(Source data)
□ □ □ □

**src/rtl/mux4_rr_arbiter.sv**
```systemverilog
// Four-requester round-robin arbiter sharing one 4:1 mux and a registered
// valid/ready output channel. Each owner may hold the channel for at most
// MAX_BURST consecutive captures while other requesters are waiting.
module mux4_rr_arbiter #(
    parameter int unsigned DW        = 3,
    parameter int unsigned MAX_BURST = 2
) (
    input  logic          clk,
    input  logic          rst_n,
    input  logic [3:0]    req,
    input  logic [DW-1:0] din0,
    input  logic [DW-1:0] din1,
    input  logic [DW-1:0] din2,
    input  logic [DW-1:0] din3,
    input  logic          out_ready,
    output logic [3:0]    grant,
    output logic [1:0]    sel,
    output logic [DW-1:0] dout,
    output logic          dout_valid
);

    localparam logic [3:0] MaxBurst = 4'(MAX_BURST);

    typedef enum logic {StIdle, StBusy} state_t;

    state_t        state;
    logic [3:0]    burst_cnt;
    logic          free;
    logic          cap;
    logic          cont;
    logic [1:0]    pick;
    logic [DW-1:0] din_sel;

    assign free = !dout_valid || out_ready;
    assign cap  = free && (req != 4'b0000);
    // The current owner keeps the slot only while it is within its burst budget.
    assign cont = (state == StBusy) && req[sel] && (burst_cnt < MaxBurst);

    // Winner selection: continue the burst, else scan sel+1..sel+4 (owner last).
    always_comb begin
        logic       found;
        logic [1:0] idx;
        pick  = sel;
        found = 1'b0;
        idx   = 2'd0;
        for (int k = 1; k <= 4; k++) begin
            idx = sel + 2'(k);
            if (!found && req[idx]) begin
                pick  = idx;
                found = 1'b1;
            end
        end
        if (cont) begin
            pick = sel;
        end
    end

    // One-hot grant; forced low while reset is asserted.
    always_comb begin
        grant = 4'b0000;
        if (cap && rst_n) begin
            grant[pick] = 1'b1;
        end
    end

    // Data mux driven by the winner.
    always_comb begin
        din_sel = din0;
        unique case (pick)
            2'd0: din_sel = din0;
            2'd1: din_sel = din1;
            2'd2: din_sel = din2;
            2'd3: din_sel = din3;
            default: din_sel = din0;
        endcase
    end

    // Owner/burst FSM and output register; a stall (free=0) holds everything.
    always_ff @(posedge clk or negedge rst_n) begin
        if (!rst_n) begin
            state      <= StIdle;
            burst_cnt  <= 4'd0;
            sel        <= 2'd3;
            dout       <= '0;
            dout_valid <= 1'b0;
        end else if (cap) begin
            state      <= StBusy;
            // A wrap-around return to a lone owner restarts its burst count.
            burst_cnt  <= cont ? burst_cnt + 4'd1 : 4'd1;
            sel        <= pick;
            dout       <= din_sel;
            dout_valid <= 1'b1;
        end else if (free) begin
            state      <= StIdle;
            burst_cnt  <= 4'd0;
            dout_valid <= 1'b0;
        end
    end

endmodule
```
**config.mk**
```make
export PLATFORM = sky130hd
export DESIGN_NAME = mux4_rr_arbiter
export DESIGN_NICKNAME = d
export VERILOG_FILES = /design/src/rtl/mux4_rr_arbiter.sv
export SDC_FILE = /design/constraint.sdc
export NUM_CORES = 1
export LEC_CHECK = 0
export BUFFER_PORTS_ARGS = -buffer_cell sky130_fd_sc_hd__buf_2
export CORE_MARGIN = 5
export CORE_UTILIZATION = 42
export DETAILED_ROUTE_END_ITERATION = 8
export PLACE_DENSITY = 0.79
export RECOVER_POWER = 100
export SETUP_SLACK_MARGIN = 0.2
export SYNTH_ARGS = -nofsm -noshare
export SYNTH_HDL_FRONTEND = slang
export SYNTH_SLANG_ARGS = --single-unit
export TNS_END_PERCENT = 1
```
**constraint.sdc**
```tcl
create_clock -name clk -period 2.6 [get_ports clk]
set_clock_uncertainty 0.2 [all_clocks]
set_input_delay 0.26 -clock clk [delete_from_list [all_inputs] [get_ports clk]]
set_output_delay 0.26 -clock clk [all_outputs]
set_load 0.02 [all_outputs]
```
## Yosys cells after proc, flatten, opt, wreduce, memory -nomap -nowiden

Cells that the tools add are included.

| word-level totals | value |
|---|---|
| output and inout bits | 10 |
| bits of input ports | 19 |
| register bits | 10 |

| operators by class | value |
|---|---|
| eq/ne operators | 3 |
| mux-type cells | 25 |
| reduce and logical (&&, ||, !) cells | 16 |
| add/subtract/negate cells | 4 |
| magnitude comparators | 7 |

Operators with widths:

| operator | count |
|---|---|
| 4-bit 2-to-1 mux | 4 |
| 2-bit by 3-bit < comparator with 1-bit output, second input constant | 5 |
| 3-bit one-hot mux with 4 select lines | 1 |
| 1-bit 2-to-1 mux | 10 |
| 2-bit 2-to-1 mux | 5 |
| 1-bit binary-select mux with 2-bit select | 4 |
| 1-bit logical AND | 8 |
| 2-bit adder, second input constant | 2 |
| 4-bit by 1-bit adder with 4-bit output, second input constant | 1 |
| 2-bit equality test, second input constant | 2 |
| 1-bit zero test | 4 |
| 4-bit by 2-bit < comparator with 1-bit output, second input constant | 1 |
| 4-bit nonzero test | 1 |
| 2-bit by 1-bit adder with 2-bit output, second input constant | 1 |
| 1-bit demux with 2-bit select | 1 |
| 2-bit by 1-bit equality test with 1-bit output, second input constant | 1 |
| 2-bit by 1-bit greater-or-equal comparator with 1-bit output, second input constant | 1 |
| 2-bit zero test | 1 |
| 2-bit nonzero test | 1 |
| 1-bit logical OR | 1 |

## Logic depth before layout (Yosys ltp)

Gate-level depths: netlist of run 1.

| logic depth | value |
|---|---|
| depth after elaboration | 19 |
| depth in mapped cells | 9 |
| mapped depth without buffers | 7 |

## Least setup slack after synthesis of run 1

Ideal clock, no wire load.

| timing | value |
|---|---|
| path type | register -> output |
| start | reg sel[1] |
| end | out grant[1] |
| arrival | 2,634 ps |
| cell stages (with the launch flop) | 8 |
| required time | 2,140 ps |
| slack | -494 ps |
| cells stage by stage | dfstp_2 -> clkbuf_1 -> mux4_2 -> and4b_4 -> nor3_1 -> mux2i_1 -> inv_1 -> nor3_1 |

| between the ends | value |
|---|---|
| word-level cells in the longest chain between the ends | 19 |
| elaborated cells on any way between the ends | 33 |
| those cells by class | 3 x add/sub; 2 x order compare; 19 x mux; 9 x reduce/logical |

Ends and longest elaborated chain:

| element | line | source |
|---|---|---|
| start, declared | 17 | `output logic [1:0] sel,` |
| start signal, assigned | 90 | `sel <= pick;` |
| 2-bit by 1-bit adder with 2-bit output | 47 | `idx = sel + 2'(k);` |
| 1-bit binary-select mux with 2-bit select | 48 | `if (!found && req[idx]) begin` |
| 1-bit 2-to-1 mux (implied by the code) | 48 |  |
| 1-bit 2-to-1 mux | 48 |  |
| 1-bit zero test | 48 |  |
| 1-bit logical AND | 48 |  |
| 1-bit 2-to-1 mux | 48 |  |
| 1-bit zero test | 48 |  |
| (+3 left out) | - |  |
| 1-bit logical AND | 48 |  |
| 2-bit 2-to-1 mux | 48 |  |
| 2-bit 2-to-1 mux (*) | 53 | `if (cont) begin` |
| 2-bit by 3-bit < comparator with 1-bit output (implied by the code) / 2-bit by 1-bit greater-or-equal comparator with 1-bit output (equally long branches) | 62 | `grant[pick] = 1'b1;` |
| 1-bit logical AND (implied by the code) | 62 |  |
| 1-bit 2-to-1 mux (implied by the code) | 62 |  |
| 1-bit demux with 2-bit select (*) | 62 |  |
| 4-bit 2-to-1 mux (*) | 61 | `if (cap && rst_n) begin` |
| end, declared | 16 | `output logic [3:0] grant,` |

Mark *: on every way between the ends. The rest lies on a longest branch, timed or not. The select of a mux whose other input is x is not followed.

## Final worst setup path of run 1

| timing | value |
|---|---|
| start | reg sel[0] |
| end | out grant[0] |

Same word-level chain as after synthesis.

□ □ □ □

▶ Work instruction:
Which lines in the records above hold the string "after"? Copy each of them.

▶ Response to the task:
## Yosys cells after proc, flatten, opt, wreduce, memory -nomap -nowiden
| depth after elaboration | 19 |
## Least setup slack after synthesis of run 1
Same word-level chain as after synthesis.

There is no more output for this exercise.